CDB + Spark Support

Hello there,

I am trying to check to see CDB is available for Apache Spark. I could currently use CDB using Postgres driver. But I would like to check to see if there are any specialized drivers that I can use which optimizes for predicate-push-down and other optimizations pertaining to data-locality.


Hi @muthu,

Thanks for the question. You are correct that CDB can be accessed through SparkSQL using the Postgres driver. This allows a Spark deployment to perform operations on DataFrames produced by running SQL queries against a running CDB cluster. However, as you noted, without a specialized driver some optimizations will be unavailable, such as those pertaining to data locality.

However, all is not lost, because the SQL provided by SparkSQL will be run through CDB’s own internal distributed query execution engine. This engine performs a lot of the same kinds of optimizations that make Spark so powerful. For starters, it pushes filtering and computation to the data, instead of the other way around. It also uses the compute resources available across your entire CDB cluster to perform large joins and other expensive aggregations. This still means that all data will be fed through a single SQL gateway node at some point during the processing of a Spark flow, but careful tuning of where this Spark/CDB barrier ends up should help you make the most of what both systems have to offer and avoid a lot of the need for a locality-aware driver.
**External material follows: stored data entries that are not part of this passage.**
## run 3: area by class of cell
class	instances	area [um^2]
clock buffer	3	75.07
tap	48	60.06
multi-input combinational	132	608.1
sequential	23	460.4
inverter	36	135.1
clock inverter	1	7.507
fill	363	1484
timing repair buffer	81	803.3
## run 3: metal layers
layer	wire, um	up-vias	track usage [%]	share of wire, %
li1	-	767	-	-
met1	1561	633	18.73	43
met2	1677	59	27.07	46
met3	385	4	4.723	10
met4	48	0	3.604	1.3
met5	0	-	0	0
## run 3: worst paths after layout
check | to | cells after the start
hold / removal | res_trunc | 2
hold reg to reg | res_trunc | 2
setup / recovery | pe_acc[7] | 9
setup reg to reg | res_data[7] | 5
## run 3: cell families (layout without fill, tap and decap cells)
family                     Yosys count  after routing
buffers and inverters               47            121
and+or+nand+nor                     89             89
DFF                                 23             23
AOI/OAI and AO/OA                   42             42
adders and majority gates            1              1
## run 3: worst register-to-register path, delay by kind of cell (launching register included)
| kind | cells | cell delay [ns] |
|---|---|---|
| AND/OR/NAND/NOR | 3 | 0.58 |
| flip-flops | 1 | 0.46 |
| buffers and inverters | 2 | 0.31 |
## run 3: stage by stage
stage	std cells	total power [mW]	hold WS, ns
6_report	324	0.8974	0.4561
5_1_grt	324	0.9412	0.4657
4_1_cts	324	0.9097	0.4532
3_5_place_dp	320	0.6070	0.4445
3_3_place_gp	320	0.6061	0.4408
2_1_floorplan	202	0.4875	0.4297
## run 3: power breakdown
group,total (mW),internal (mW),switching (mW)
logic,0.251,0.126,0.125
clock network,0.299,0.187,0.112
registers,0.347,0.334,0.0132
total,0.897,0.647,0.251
--- src/rtl/noc_pkg.sv ---
// noc_pkg: shared port codes, flit types and flit field positions for the router input side
package noc_pkg;
   localparam int FLIT_W  = 32;
   localparam int TYPE_HI = 31;
   localparam int TYPE_LO = 30;
   localparam int DX_HI   = 7;
   localparam int DX_LO   = 4;
   localparam int DY_HI   = 3;
   localparam int DY_LO   = 0;

   typedef enum logic [2:0] {
      PORT_NONE  = 3'd0,
      PORT_N     = 3'd1,
      PORT_S     = 3'd2,
      PORT_E     = 3'd3,
      PORT_W     = 3'd4,
      PORT_LOCAL = 3'd5
   } port_e;

   typedef enum logic [1:0] {
      FT_BODY   = 2'b00,
      FT_HEAD   = 2'b01,
      FT_TAIL   = 2'b10,
      FT_SINGLE = 2'b11
   } flit_type_e;
endpackage

--- src/rtl/xy_route.sv ---
// xy_route: dimension-ordered XY output port selection, X resolved before Y
module xy_route
   import noc_pkg::*;
#(
   parameter logic [3:0] MY_X = 4'd0,
   parameter logic [3:0] MY_Y = 4'd0
) (
   input  logic [3:0] dest_x,
   input  logic [3:0] dest_y,
   output port_e      route
);
   // unsigned compares; Local only when both coordinates match
   always_comb
      route = dest_x > MY_X ? PORT_E :
              dest_x < MY_X ? PORT_W :
              dest_y > MY_Y ? PORT_N :
              dest_y < MY_Y ? PORT_S : PORT_LOCAL;
endmodule
**src/rtl/pla_pkg.sv**
```systemverilog
// rtl/pla_pkg.sv - shared widths, term record and helpers for the PLA evaluator
package pla_pkg;

  localparam int PLA_CNT_W     = 16;
  localparam int PLA_MAX_W     = 32;
  localparam int PLA_MAX_TERMS = 64;
  localparam int PLA_MAX_AW    = $clog2(PLA_MAX_TERMS + 1);

  // Fields are sized for the largest build; narrower builds zero-extend into them.
  typedef struct packed {
    logic [PLA_MAX_W-1:0] care;
    logic [PLA_MAX_W-1:0] pol;
    logic [PLA_MAX_W-1:0] out;
  } pla_term_t;

  // Config address width: one slot per term plus the inversion slot.
  function automatic int pla_addr_w(input int terms);
    return $clog2(terms + 1);
  endfunction

endpackage

```
**src/rtl/pla_term_match.sv**
```systemverilog
// rtl/pla_term_match.sv - combinational single product-term compare
module pla_term_match
  import pla_pkg::*;
#(
  parameter int W = 10
) (
  input  logic [W-1:0] care_i,
  input  logic [W-1:0] pol_i,
  input  logic [W-1:0] in_data_i,
  output logic         hit_o
);

  assign hit_o = &((in_data_i ~^ pol_i) | ~care_i);

endmodule

```
**src/rtl/pla_seq_eval.sv**
```systemverilog
// rtl/pla_seq_eval.sv - two-stage programmable sum-of-products evaluator
// Optional output inversion register enabled by defining PLA_OUT_INV_EN.
module pla_seq_eval
  import pla_pkg::*;
#(
  parameter int NUM_IN    = 10,
  parameter int NUM_OUT   = 7,
  parameter int NUM_TERMS = 16
) (
  input  logic                               clk,
  input  logic                               rst,
  input  logic                               cfg_we,
  input  logic [pla_addr_w(NUM_TERMS)-1:0]   cfg_addr,
  input  logic [NUM_IN-1:0]                  cfg_care,
  input  logic [NUM_IN-1:0]                  cfg_pol,
  input  logic [NUM_OUT-1:0]                 cfg_out,
  output logic                               cfg_ready,
  input  logic                               in_valid,
  output logic                               in_ready,
  input  logic [NUM_IN-1:0]                  in_data,
  output logic                               out_valid,
  input  logic                               out_ready,
  output logic [NUM_OUT-1:0]                 out_data,
  output logic [PLA_CNT_W-1:0]               out_count
);

  localparam int AW = pla_addr_w(NUM_TERMS);

  pla_term_t              term_q [NUM_TERMS];
  logic [NUM_TERMS-1:0]   hit_d;
  logic [NUM_TERMS-1:0]   hit_q;
  logic                   s1_valid_q;
  logic                   s2_valid_q;
  logic [NUM_OUT-1:0]     out_d;
  logic [NUM_OUT-1:0]     out_q;
  logic [PLA_CNT_W-1:0]   cnt_q;
  logic                   s2_free;
  logic                   s1_adv;
  logic                   accept;
  logic                   cfg_wr;
  logic [NUM_TERMS-1:0]   term_par;
  logic                   unused_term_par;

  assign s2_free   = !s2_valid_q || out_ready;
  assign s1_adv    = s1_valid_q && s2_free;
  assign in_ready  = !s1_valid_q || s1_adv;
  assign accept    = in_valid && in_ready;
  assign cfg_ready = !s1_valid_q && !s2_valid_q && !in_valid;
  assign cfg_wr    = cfg_we && cfg_ready;

  assign out_valid = s2_valid_q;
  assign out_data  = out_q;
  assign out_count = cnt_q;

  for (genvar k = 0; k < NUM_TERMS; k++) begin : g_term
    pla_term_match #(.W(NUM_IN)) u_match (
      .care_i    (term_q[k].care[NUM_IN-1:0]),
      .pol_i     (term_q[k].pol[NUM_IN-1:0]),
      .in_data_i (in_data),
      .hit_o     (hit_d[k])
    );
    assign term_par[k] = ^term_q[k];
  end

  // Upper record bits beyond NUM_IN/NUM_OUT are always zero.
  assign unused_term_par = ^term_par;

`ifdef PLA_OUT_INV_EN
  logic [NUM_OUT-1:0] inv_q;

  always_ff @(posedge clk or posedge rst) begin
    if (rst) begin
      inv_q <= '0;
    end else if (cfg_wr && cfg_addr == AW'(NUM_TERMS)) begin
      inv_q <= cfg_out;
    end
  end
`endif

  always_comb begin
    out_d = '0;
    for (int j = 0; j < NUM_OUT; j++) begin
      for (int k = 0; k < NUM_TERMS; k++) begin
        out_d[j] = out_d[j] | (hit_q[k] & term_q[k].out[j]);
      end
    end
`ifdef PLA_OUT_INV_EN
    out_d = out_d ^ inv_q;
`endif
  end

  // Writes only land while the pipe is empty, so in-flight vectors never see them.
  always_ff @(posedge clk or posedge rst) begin
    if (rst) begin
      for (int k = 0; k < NUM_TERMS; k++) term_q[k] <= '0;
    end else if (cfg_wr) begin
      for (int k = 0; k < NUM_TERMS; k++) begin
        if (cfg_addr == AW'(k)) begin
          term_q[k].care <= PLA_MAX_W'(cfg_care);
          term_q[k].pol  <= PLA_MAX_W'(cfg_pol);
          term_q[k].out  <= PLA_MAX_W'(cfg_out);
        end
      end
    end
  end

  always_ff @(posedge clk or posedge rst) begin
    if (rst) begin
      s1_valid_q <= 1'b0;
      hit_q      <= '0;
      s2_valid_q <= 1'b0;
      out_q      <= '0;
      cnt_q      <= '0;
    end else begin
      if (accept) begin
        hit_q      <= hit_d;
        s1_valid_q <= 1'b1;
      end else if (s1_adv) begin
        s1_valid_q <= 1'b0;
      end

      if (s1_adv) begin
        out_q      <= out_d;
        s2_valid_q <= 1'b1;
      end else if (s2_valid_q && out_ready) begin
        s2_valid_q <= 1'b0;
      end

      if (s2_valid_q && out_ready && cnt_q != '1) begin
        cnt_q <= cnt_q + 16'd1;
      end
    end
  end

endmodule

```
==> src/rtl/lsu_if.sv <==
// ============================================================================
//  Module      : lsu_if
//  Description : Data-RAM request/acknowledge bus between the LSU and the RAM.
//  Revision    : 1.0 - initial release
// ============================================================================
`default_nettype none

interface lsu_if;
    logic        dram_req;
    logic        dram_we;
    logic [31:0] dram_addr;
    logic [31:0] dram_wdata;
    logic [3:0]  dram_be;
    logic        dram_ack;
    logic [31:0] dram_rdata;

    modport master (
        output dram_req, dram_we, dram_addr, dram_wdata, dram_be,
        input  dram_ack, dram_rdata
    );

    modport slave (
        input  dram_req, dram_we, dram_addr, dram_wdata, dram_be,
        output dram_ack, dram_rdata
    );
endinterface

`default_nettype wire

==> src/rtl/lsu.sv <==
// ============================================================================
//  Module      : lsu
//  Description : Memory-stage load/store unit: RAM handshake, store lane
//                alignment, load extraction, misalign and timeout faults.
//  Revision    : 1.0 - initial release
// ============================================================================
`default_nettype none

module lsu #(
    parameter int TIMEOUT_CYCLES = 255
) (
    input  wire logic        clk,
    input  wire logic        rst,
    input  wire logic        mem_valid,
    input  wire logic        mem_we,
    input  wire logic [2:0]  funct3,
    input  wire logic [31:0] addr,
    input  wire logic [31:0] st_data,
    input  wire logic        flush,
    lsu_if.master            bus,
    output logic      [31:0] dram_rd_data,
    output logic             stall,
    output logic             misalign,
    output logic             bus_err
);

    typedef enum logic [1:0] {
        S_IDLE = 2'd0,
        S_REQ  = 2'd1,
        S_DONE = 2'd2
    } state_t;

    localparam logic [7:0] c_TIMEOUT_LAST = 8'(TIMEOUT_CYCLES - 1);

    state_t      r_state;
    state_t      w_next;

    logic        r_we;
    logic [2:0]  r_funct3;
    logic [1:0]  r_off;
    logic [31:0] r_addr;
    logic [31:0] r_wdata;
    logic [3:0]  r_be;
    logic [7:0]  r_cnt;
    logic [31:0] r_rd_data;
    logic        r_bus_err;

    logic        w_is_byte;
    logic        w_is_half;
    logic        w_fault;
    logic        w_accept;
    logic        w_timeout;
    logic [31:0] w_wdata;
    logic [3:0]  w_be;
    logic [7:0]  w_byte;
    logic [15:0] w_half;
    logic [31:0] w_load;

    // Width decode uses funct3[1:0] only, so undefined codes fall to word width.
    always_comb begin
        w_is_byte = (funct3[1:0] == 2'b00);
        w_is_half = (funct3[1:0] == 2'b01);
        w_fault   = (w_is_half & addr[0]) |
                    (!w_is_byte & !w_is_half & (addr[1:0] != 2'b00));
        w_wdata   = st_data;
        w_be      = 4'b1111;
        if (w_is_byte) begin
            w_wdata = {4{st_data[7:0]}};
            w_be    = 4'b0001 << addr[1:0];
        end else if (w_is_half) begin
            w_wdata = {2{st_data[15:0]}};
            w_be    = addr[1] ? 4'b1100 : 4'b0011;
        end
    end

    always_comb begin
        w_byte = bus.dram_rdata[{r_off, 3'b000} +: 8];
        w_half = bus.dram_rdata[{r_off[1], 4'b0000} +: 16];
        case (r_funct3)
            3'b000:  w_load = {{24{w_byte[7]}}, w_byte};
            3'b100:  w_load = {24'd0, w_byte};
            3'b001:  w_load = {{16{w_half[15]}}, w_half};
            3'b101:  w_load = {16'd0, w_half};
            default: w_load = bus.dram_rdata;
        endcase
    end

    assign w_accept  = (r_state == S_IDLE) & mem_valid & !flush & !w_fault;
    assign w_timeout = (r_cnt == c_TIMEOUT_LAST);

    always_ff @(posedge clk or posedge rst) begin
        if (rst) begin
            r_state <= S_IDLE;
        end else begin
            r_state <= w_next;
        end
    end

    always_comb begin
        w_next   = r_state;
        stall    = 1'b0;
        misalign = 1'b0;
        case (r_state)
            S_IDLE: begin
                stall    = w_accept;
                misalign = mem_valid & !flush & w_fault;
                if (w_accept) begin
                    w_next = S_REQ;
                end
            end
            S_REQ: begin
                stall = 1'b1;
                if (bus.dram_ack || w_timeout) begin
                    w_next = S_DONE;
                end
            end
            S_DONE: begin
                w_next = S_IDLE;
            end
            default: begin
                w_next = S_IDLE;
            end
        endcase
    end

    always_ff @(posedge clk or posedge rst) begin
        if (rst) begin
            r_we      <= 1'b0;
            r_funct3  <= 3'd0;
            r_off     <= 2'd0;
            r_addr    <= 32'd0;
            r_wdata   <= 32'd0;
            r_be      <= 4'd0;
            r_cnt     <= 8'd0;
            r_rd_data <= 32'd0;
            r_bus_err <= 1'b0;
        end else begin
            if (w_accept) begin
                r_we     <= mem_we;
                r_funct3 <= funct3;
                r_off    <= addr[1:0];
                r_addr   <= {addr[31:2], 2'b00};
                r_wdata  <= w_wdata;
                r_be     <= mem_we ? w_be : 4'b0000;
                r_cnt    <= 8'd0;
            end
            if (r_state == S_REQ) begin
                r_cnt <= r_cnt + 8'd1;
                // Ack takes priority over a simultaneous timeout.
                if (bus.dram_ack) begin
                    if (!r_we) begin
                        r_rd_data <= w_load;
                    end
                    r_bus_err <= 1'b0;
                end else if (w_timeout) begin
                    r_rd_data <= 32'd0;
                    r_bus_err <= 1'b1;
                end
            end
        end
    end

    assign bus.dram_req   = (r_state == S_REQ);
    assign bus.dram_we    = r_we;
    assign bus.dram_addr  = r_addr;
    assign bus.dram_wdata = r_wdata;
    assign bus.dram_be    = r_be;
    assign dram_rd_data   = r_rd_data;
    assign bus_err        = r_bus_err;

endmodule

`default_nettype wire

==> src/flat_wrapper.sv <==
// flat-port wrapper written by rule: the top's interface ports become plain ports
module lsu_flat 
#(
    parameter int TIMEOUT_CYCLES = 255
)
  (clk, rst, mem_valid, mem_we, funct3, addr, st_data, flush, dram_rd_data, stall, misalign, bus_err, bus_dram_req, bus_dram_we, bus_dram_addr, bus_dram_wdata, bus_dram_be, bus_dram_ack, bus_dram_rdata);
  lsu_if bus_i ();
  input  wire logic clk;
  input  wire logic rst;
  input  wire logic mem_valid;
  input  wire logic mem_we;
  input  wire logic [2:0] funct3;
  input  wire logic [31:0] addr;
  input  wire logic [31:0] st_data;
  input  wire logic flush;
  output logic      [31:0] dram_rd_data;
  output logic stall;
  output logic misalign;
  output logic bus_err;
  output wire logic [$bits(bus_i.dram_req)-1:0] bus_dram_req;
  output wire logic [$bits(bus_i.dram_we)-1:0] bus_dram_we;
  output wire logic [$bits(bus_i.dram_addr)-1:0] bus_dram_addr;
  output wire logic [$bits(bus_i.dram_wdata)-1:0] bus_dram_wdata;
  output wire logic [$bits(bus_i.dram_be)-1:0] bus_dram_be;
  input wire logic [$bits(bus_i.dram_ack)-1:0] bus_dram_ack;
  input wire logic [$bits(bus_i.dram_rdata)-1:0] bus_dram_rdata;
  assign bus_dram_req = bus_i.dram_req;
  assign bus_dram_we = bus_i.dram_we;
  assign bus_dram_addr = bus_i.dram_addr;
  assign bus_dram_wdata = bus_i.dram_wdata;
  assign bus_dram_be = bus_i.dram_be;
  assign bus_i.dram_ack = bus_dram_ack;
  assign bus_i.dram_rdata = bus_dram_rdata;
  lsu #(.TIMEOUT_CYCLES(TIMEOUT_CYCLES)) u_core (.clk(clk), .rst(rst), .mem_valid(mem_valid), .mem_we(mem_we), .funct3(funct3), .addr(addr), .st_data(st_data), .flush(flush), .bus(bus_i), .dram_rd_data(dram_rd_data), .stall(stall), .misalign(misalign), .bus_err(bus_err));
endmodule
--- config.mk ---
export PLATFORM = sky130hd
export DESIGN_NAME = imem_loader_flat
export DESIGN_NICKNAME = d
export VERILOG_FILES = /design/src/rtl/imem_loader_if.sv /design/src/rtl/imem_loader.sv /design/src/flat_wrapper.sv
export SDC_FILE = /design/constraint.sdc
export NUM_CORES = 1
export LEC_CHECK = 0
export CELL_PAD_IN_SITES_DETAIL_PLACEMENT = 1
export CELL_PAD_IN_SITES_GLOBAL_PLACEMENT = 2
export CORE_MARGIN = 5
export CORE_UTILIZATION = 38
export DETAILED_ROUTE_END_ITERATION = 8
export GPL_TIMING_DRIVEN = 0
export PLACE_DENSITY_LB_ADDON = 0.1
export SYNTH_ARGS = -nofsm -noshare
export SYNTH_HDL_FRONTEND = slang
export SYNTH_SLANG_ARGS = --single-unit
--- constraint.sdc ---
create_clock -name clk -period 2.57 [get_ports clk]
set_clock_uncertainty 0.15 [all_clocks]
set_input_delay 0.514 -clock clk [delete_from_list [all_inputs] [get_ports clk]]
set_output_delay 0.514 -clock clk [all_outputs]
set_load 0.01 [all_outputs]
--- src/rtl/pipe_skid_buf.sv ---
// Generic 2-entry valid/ready skid buffer with synchronous flush; main entry drives the outputs.
// Latency 1 cycle; in_ready depends only on skid occupancy, so there is no combinational path from out_ready.
module pipe_skid_buf #(
    parameter int DATA_W = 8
) (
    input  logic              clk,
    input  logic              rst,
    input  logic              flush,
    input  logic              in_valid,
    output logic              in_ready,
    input  logic [DATA_W-1:0] in_data,
    output logic              out_valid,
    input  logic              out_ready,
    output logic [DATA_W-1:0] out_data
);

    logic              main_vld;
    logic              skid_vld;
    logic [DATA_W-1:0] main_dat;
    logic [DATA_W-1:0] skid_dat;
    logic              in_xfer;
    logic              out_xfer;

    assign in_ready  = !skid_vld;
    assign out_valid = main_vld;
    assign out_data  = main_dat;
    assign in_xfer   = in_valid && !skid_vld;
    assign out_xfer  = main_vld && out_ready;

    always_ff @(posedge clk or negedge rst) begin
        if (!rst) begin
            main_vld <= 1'b0;
            skid_vld <= 1'b0;
            main_dat <= '0;
            skid_dat <= '0;
        end else if (flush) begin
            // Payload registers keep their values so the data outputs hold the last main entry.
            main_vld <= 1'b0;
            skid_vld <= 1'b0;
        end else if (!main_vld || out_xfer) begin
            if (skid_vld) begin
                main_dat <= skid_dat;
                skid_vld <= 1'b0;
            end else if (in_xfer) begin
                main_dat <= in_data;
                main_vld <= 1'b1;
            end else begin
                main_vld <= 1'b0;
            end
        end else if (in_xfer) begin
            skid_dat <= in_data;
            skid_vld <= 1'b1;
        end
    end

endmodule

--- src/rtl/exe_mem_pipe_reg.sv ---
// EXE->MEM pipeline register with valid/ready skid buffering, flush and control-bit gating.
// Optional stall counter enabled by EXE_MEM_PIPE_REG_PERF_EN.
module exe_mem_pipe_reg
    import exe_mem_pipe_reg_pkg::*;
#(
    parameter int WORD_WIDTH = DEF_WORD_WIDTH,
    parameter int REG_ADDR_W = DEF_REG_ADDR_W
`ifdef EXE_MEM_PIPE_REG_PERF_EN
   ,parameter int CNT_W      = DEF_CNT_W
`endif
) (
    input  logic                  clk,
    input  logic                  rst,
    input  logic                  flush,
    input  logic                  in_valid,
    output logic                  in_ready,
    input  logic                  mem_read_in,
    input  logic                  mem_write_in,
    input  logic                  wb_en_in,
    input  logic [REG_ADDR_W-1:0] dst_in,
    input  logic [WORD_WIDTH-1:0] alu_res_in,
    input  logic [WORD_WIDTH-1:0] val_rm_in,
    output logic                  out_valid,
    input  logic                  out_ready,
    output logic                  mem_read_out,
    output logic                  mem_write_out,
    output logic                  wb_en_out,
    output logic [REG_ADDR_W-1:0] dst_out,
    output logic [WORD_WIDTH-1:0] alu_res_out,
    output logic [WORD_WIDTH-1:0] val_rm_out
`ifdef EXE_MEM_PIPE_REG_PERF_EN
   ,output logic [CNT_W-1:0]      stall_cnt
`endif
);

    localparam int PW = payload_w(WORD_WIDTH, REG_ADDR_W);

    logic [PW-1:0] pay_in;
    logic [PW-1:0] pay_out;
    logic          mem_read_q;
    logic          mem_write_q;
    logic          wb_en_q;

    assign pay_in = {mem_read_in, mem_write_in, wb_en_in, dst_in, alu_res_in, val_rm_in};
    assign {mem_read_q, mem_write_q, wb_en_q, dst_out, alu_res_out, val_rm_out} = pay_out;

    pipe_skid_buf #(.DATA_W(PW)) u_skid (
        .clk       (clk),
        .rst       (rst),
        .flush     (flush),
        .in_valid  (in_valid),
        .in_ready  (in_ready),
        .in_data   (pay_in),
        .out_valid (out_valid),
        .out_ready (out_ready),
        .out_data  (pay_out)
    );

    // A stale or squashed slot must never write memory or the register file.
    assign mem_read_out  = mem_read_q  & out_valid;
    assign mem_write_out = mem_write_q & out_valid;
    assign wb_en_out     = wb_en_q     & out_valid;

`ifdef EXE_MEM_PIPE_REG_PERF_EN
    always_ff @(posedge clk or negedge rst) begin
        if (!rst) begin
            stall_cnt <= '0;
        end else if (out_valid && !out_ready && (stall_cnt != {CNT_W{1'b1}})) begin
            stall_cnt <= stall_cnt + 1'b1;
        end
    end
`endif

endmodule
--- config.mk ---
export PLATFORM = sky130hd
export DESIGN_NAME = exe_mem_pipe_reg
export DESIGN_NICKNAME = d
export VERILOG_FILES = /design/src/rtl/exe_mem_pipe_reg_pkg.sv /design/src/rtl/pipe_skid_buf.sv /design/src/rtl/exe_mem_pipe_reg.sv
export SDC_FILE = /design/constraint.sdc
export NUM_CORES = 1
export LEC_CHECK = 0
export ABC_AREA = 1
export BUFFER_PORTS_ARGS = -buffer_cell sky130_fd_sc_hd__buf_2
export CAP_MARGIN = 10
export CELL_PAD_IN_SITES_DETAIL_PLACEMENT = 0
export CELL_PAD_IN_SITES_GLOBAL_PLACEMENT = 2
export CORE_MARGIN = 2
export CORE_UTILIZATION = 33
export CTS_CLUSTER_SIZE = 40
export DETAILED_ROUTE_END_ITERATION = 7
export PLACE_DENSITY_LB_ADDON = 0.1
export SETUP_SLACK_MARGIN = 0.3
export SLEW_MARGIN = 20
export SYNTH_ARGS = -nofsm -noshare
export SYNTH_HDL_FRONTEND = slang
export SYNTH_SLANG_ARGS = --single-unit
--- constraint.sdc ---
create_clock -name clk -period 2.6 [get_ports clk]
set_clock_uncertainty 0.1 [all_clocks]
set_input_delay 0.26 -clock clk [delete_from_list [all_inputs] [get_ports clk]]
set_output_delay 0.26 -clock clk [all_outputs]
set_load 0.02 [all_outputs]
I’d encourage you to play around with this and report back with your findings. That will help us guide our development efforts going forward.

Hello Nathan,

Thank you for the response. As you pointed out the read and write through the gateway node can become bottleneck.
I shall keep you posted as we progress with Spark + CDB and keep you posted on the performance.
Our current use case would be around using Spark as a means to perform UDAF and UDF using data residing in CDB.